Ageism – Does it Exist and If So, WHY?

I really don’t like to get online and complain. I prefer to complain to the people I know. You know, one of those good old bitch sessions where you know that those you’re bitching to will most likely agree with you.

After all, we all want validation for our feelings, right?

I can remember a time when one didn’t get validation for anything and if you were unhappy with something you could either, A) Suck it up; B) Shut up; C) Take action and be labeled a troublemaker, bitchy, irrational, emotional and one of my all-time favorites, “it’s a woman thing,” or D) Seethe internally and do nothing.

Maybe that’s where all our anger and animosity is coming from, the seething thing. But, as always, the pendulum swings from the absolute and farthest point of nonsense to the other side of nonsense when change is afoot. Eventually, it settles to a nice happy midpoint where, for the love of God, is where we all really want it to be.

Heard, understood, protected and valuable.

I’m seriously getting off-topic here but stay with me because I’m leading up to something. I am a woman and I do have to talk it out, you know?

Life Experience and Education

I really never expected that opportunities would begin to dwindle when I reached my 50s. I thought 50s were the new 30s, (whatever that means) but I am finding that’s just some tagline generated from somewhere. Most likely to sell a magazine, product or thing to that demographic. Put a determined-looking, flawless-skinned, older woman dressed in a power suit and sky-high heels on the cover of a magazine or inside the pages of one with a “Five Things to Increase Your Potential as an Older Woman in Today’s Workforce” article and BAM problem solved. Right? 

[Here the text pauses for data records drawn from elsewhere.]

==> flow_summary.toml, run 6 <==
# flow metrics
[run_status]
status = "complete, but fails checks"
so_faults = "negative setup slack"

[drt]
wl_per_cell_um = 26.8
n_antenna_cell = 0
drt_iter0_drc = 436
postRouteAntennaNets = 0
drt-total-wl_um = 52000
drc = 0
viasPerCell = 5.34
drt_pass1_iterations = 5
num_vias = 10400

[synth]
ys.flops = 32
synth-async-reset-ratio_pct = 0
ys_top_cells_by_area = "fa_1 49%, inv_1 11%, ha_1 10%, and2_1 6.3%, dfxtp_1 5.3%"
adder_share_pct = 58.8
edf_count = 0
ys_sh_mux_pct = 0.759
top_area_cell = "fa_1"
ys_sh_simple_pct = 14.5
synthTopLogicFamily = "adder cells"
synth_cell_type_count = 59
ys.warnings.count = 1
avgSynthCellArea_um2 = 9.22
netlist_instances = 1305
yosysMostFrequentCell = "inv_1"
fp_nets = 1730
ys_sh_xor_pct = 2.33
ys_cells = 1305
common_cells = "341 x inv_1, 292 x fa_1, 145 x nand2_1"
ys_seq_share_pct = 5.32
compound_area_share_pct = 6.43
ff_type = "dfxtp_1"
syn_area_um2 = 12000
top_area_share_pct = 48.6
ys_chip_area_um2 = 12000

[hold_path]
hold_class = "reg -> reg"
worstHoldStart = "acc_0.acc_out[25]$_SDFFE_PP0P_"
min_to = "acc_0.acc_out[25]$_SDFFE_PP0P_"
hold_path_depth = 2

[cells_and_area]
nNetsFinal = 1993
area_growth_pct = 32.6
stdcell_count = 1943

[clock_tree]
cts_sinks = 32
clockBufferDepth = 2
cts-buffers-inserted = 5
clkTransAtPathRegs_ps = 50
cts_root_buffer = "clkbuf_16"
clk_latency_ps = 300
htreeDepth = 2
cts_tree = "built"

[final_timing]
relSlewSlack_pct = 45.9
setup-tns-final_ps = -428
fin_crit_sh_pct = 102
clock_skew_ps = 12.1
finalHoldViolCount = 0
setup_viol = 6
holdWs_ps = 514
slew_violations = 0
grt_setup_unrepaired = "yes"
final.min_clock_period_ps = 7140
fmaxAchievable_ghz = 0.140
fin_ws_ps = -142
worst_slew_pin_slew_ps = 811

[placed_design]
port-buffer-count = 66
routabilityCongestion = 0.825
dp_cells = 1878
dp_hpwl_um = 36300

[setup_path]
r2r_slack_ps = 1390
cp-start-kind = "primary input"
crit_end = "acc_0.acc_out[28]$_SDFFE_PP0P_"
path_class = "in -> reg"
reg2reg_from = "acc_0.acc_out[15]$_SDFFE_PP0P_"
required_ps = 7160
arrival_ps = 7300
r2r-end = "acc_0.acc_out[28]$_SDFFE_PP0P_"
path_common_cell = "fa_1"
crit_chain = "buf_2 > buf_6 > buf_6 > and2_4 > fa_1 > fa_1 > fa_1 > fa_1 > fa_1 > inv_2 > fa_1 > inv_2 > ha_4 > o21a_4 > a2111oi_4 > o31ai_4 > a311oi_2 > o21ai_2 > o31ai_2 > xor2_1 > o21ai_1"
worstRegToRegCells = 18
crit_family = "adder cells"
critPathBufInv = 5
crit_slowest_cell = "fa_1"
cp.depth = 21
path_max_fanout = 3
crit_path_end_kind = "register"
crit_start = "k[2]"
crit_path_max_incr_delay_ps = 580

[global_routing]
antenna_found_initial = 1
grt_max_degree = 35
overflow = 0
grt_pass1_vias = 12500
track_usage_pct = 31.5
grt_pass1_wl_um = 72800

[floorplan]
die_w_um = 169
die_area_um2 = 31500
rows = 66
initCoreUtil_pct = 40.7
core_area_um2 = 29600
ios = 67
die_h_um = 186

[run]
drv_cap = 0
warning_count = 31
File: flow/design.v
module flappy_core(
	input clk,
	input resetn,
	input go,
	input stop,
	input jump,
	input [1:0] sw,
	output [7:0] x,
	output [6:0] y,
	output [2:0] colour,
	output [7:0] HEX0,
	output [7:0] HEX1,
	output [7:0] HEX2,
	output [7:0] HEX3,
	output [14:0] LEDR
	);
	 wire [27:0] score;
	 wire [3:0] score_thousands;
	 wire [3:0] score_hundreds;
	 wire [3:0] score_tens;
	 wire [3:0] score_ones;
    wire [1112:0] draw;
    wire [27:0] rate;
	 wire [15:0] counter;
    wire start, move, lose;
    control c(
	.clk(clk),
	.go(go),
	.stop(stop),
   .start(start),
	.resetn(resetn),
	.move(move),
	.lose(lose)
	);
    datapath d(
	.clk(clk),
	.start(start),
	.move(move),
	.jump(jump),
	.rate(rate),
	.resetn(resetn),
	.draw(draw),
	.LEDR(LEDR[14:0]),
	.score(score),
	.lose(lose)
	);
    display d0(
	.floor(draw),
	.clk(clk),
	.resetn(resetn),
	.x(x),
	.y(y),
	.colour(colour),
	.counter(counter)
	);
	difficultySwitch diffSw(
		.sel(sw),
		.rate(rate)
	);
	bcd b0(
		.number(score[13:0]),
		.thousands(score_thousands),
		.hundreds(score_hundreds),
		.tens(score_tens),
		.ones(score_ones)
	);
	hex_display h0(
		.IN(score_ones),
		.OUT(HEX0)
	);
	hex_display h1(
		.IN(score_tens),
		.OUT(HEX1)
	);
	hex_display h2(
		.IN(score_hundreds),
		.OUT(HEX2)
	);
	 hex_display h3(
		.IN(score_thousands),
		.OUT(HEX3)
	);
endmodule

Illustration & copy by me, Brigitte with the help of Pages.

 

I mean what intelligent woman couldn’t apply those fluff-written tips to score big? This one, that’s who and I consider myself to be pretty damn smart. Instead I end up feeling lacking, much like I do when I look at some Instagram feeds and think to myself, who are all the wildly successful and gorgeous people and how the heck are they all doing this?

What every working woman wants to wear to work every day. Heels.

Does life experience and education account for anything anymore and if not, then we all need to reassess things. Because if I knew I was going to run into this, I wouldn’t have wasted all that time, energy and serious money (that took me years to pay off) for a degree. 

Don’t Hate Me Because I’m Truth-Telling

In our 20s, our youthful beauty is power. And if you’re a 20-something woman reading this, you ARE beautiful, trust me on this please. Most women in those beauty magazines you may be reading don’t look like that in real life. My instagram, website and Linked In page photo has a filter on it—yep, I did it—and so do most people. It’s just too tempting not to smooth out lines and whiten teeth. 

Unfortunately looks matter, especially for women. More so than ever. And yes, I’m sure men face this as well, but I don’t believe they do to the extent women do. I love men, I’m married to one and he’s incredibly sensitive and a particularly awesome human being. 

Rent a movie from the 80s or 90s and you’ll see what real people looked like at a certain age. That was attainable. Women had sprayed, stiff hair like the rest of us normal humans and men had chest hair and other hair all over their bodies. Now everyone’s hairless and perfect. What the hell? I don’t think people even know how humans are supposed to look as they age anymore. 

That hair was stiff and sprayed. There was plenty more under that suit. His suit.

The amount of information we are bombarded with is astronomical and it lends itself to shorter attention spans, shortened ways of communicating and enormous consequences on how we treat one another and relate to each other, socially and globally. We are becoming desensitized and everything seems to be fodder for late-night comedy. I don’t give a crap if I sound old-fashioned, but seriously can we please get back to a sense of decency and social decorum?

To Be Old-er or Not to Be Old-er

I hesitated in writing this post. What if I offended someone? What if a potential employer viewed this and interpreted this the wrong way? What if I seemed emotional, too heart-on-my-sleeve sappy sentimental longing for the old days and ways kind of person? And then, I thought well, I guess I do long for some of the “old ways,” but only the ones that empower people and that includes those that for whatever reason, in our society, are deemed unimportant once reaching a preconceived “use by” date. I mean, do I have a “Best if used by 45” bar code on me somewhere??!”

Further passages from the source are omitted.